#### WHAT IS REQUIRED
Go through the data underneath and report how many lines hold the string "cleared", giving only the number.

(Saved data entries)
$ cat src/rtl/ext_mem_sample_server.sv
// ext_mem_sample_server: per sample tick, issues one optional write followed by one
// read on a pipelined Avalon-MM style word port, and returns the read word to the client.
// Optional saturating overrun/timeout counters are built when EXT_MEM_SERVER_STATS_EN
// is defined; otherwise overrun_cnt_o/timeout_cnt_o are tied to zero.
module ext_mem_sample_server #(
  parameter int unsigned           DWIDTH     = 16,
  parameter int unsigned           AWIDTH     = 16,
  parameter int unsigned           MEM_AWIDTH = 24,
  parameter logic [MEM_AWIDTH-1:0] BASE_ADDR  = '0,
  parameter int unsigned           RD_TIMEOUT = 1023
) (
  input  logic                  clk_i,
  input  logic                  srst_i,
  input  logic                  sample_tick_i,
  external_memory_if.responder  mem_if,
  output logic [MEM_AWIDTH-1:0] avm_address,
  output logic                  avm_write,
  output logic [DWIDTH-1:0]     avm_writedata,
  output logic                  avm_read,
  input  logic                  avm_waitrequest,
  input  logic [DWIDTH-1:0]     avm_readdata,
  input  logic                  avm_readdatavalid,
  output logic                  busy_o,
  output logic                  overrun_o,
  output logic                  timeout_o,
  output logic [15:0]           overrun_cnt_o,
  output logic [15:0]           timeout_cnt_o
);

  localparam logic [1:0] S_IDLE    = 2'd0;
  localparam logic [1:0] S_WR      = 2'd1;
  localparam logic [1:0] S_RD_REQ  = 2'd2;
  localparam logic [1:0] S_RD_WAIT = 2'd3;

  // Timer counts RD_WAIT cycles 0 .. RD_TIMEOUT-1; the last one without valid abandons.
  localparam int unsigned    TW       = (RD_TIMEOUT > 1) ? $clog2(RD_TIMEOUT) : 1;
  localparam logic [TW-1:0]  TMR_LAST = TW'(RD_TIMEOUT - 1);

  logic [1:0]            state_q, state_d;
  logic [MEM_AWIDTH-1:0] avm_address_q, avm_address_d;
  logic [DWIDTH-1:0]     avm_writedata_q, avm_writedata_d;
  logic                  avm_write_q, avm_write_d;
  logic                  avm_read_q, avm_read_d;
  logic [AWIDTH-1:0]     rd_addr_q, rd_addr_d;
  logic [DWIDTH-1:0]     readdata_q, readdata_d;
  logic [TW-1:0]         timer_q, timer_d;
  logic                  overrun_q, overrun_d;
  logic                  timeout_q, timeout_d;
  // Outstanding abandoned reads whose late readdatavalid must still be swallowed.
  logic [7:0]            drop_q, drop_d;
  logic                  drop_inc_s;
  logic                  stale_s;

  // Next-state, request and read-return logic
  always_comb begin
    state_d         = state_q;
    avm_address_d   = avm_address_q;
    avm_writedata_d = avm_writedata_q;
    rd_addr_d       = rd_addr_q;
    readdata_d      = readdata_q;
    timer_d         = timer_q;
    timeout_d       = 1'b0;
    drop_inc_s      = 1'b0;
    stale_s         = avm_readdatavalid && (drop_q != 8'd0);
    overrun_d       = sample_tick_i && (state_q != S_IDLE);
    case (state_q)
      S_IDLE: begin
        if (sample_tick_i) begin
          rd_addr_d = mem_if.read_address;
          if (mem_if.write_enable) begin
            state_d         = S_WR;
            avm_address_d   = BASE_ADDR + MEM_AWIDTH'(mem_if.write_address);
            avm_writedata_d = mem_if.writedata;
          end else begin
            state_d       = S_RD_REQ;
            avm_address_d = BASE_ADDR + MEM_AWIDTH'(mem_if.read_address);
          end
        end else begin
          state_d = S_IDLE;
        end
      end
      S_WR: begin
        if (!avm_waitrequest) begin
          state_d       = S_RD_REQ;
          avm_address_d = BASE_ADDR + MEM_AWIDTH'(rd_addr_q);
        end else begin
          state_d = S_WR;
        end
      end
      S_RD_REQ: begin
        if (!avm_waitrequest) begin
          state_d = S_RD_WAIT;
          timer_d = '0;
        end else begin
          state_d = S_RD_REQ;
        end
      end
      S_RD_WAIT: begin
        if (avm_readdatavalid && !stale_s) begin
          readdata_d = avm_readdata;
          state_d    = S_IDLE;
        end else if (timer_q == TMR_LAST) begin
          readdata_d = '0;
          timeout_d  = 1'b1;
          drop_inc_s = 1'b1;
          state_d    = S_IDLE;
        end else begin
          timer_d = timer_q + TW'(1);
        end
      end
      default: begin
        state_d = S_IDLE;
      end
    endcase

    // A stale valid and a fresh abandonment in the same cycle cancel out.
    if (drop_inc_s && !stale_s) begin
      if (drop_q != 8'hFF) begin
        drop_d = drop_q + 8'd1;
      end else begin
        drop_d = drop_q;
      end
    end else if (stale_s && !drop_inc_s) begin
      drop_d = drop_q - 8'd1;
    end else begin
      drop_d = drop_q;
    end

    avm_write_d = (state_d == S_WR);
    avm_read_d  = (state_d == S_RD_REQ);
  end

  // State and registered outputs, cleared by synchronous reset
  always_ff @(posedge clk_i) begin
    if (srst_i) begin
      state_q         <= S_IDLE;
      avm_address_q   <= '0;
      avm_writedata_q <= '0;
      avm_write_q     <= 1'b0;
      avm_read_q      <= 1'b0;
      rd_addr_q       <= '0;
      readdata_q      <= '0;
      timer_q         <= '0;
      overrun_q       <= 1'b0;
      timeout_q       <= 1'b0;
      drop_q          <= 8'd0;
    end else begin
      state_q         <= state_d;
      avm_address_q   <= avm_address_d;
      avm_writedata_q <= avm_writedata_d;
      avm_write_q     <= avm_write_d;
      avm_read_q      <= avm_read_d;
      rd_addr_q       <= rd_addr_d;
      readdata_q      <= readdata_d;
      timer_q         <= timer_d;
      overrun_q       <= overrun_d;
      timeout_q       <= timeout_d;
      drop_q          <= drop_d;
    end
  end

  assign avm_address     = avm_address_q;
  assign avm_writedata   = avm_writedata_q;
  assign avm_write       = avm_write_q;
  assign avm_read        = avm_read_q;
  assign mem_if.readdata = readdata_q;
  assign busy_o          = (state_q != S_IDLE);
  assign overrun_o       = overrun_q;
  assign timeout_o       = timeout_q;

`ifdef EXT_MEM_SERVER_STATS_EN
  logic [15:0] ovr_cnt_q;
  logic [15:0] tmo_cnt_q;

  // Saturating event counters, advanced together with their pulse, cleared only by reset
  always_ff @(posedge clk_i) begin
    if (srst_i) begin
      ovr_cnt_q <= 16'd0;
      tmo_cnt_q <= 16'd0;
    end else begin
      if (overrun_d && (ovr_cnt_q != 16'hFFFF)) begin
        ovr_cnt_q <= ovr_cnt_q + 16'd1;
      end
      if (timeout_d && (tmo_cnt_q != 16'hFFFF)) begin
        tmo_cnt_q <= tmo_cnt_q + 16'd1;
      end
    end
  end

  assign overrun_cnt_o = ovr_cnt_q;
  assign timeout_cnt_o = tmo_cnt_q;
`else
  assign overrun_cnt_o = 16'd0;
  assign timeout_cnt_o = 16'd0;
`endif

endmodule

#### OUTPUT FOR THIS TASK
2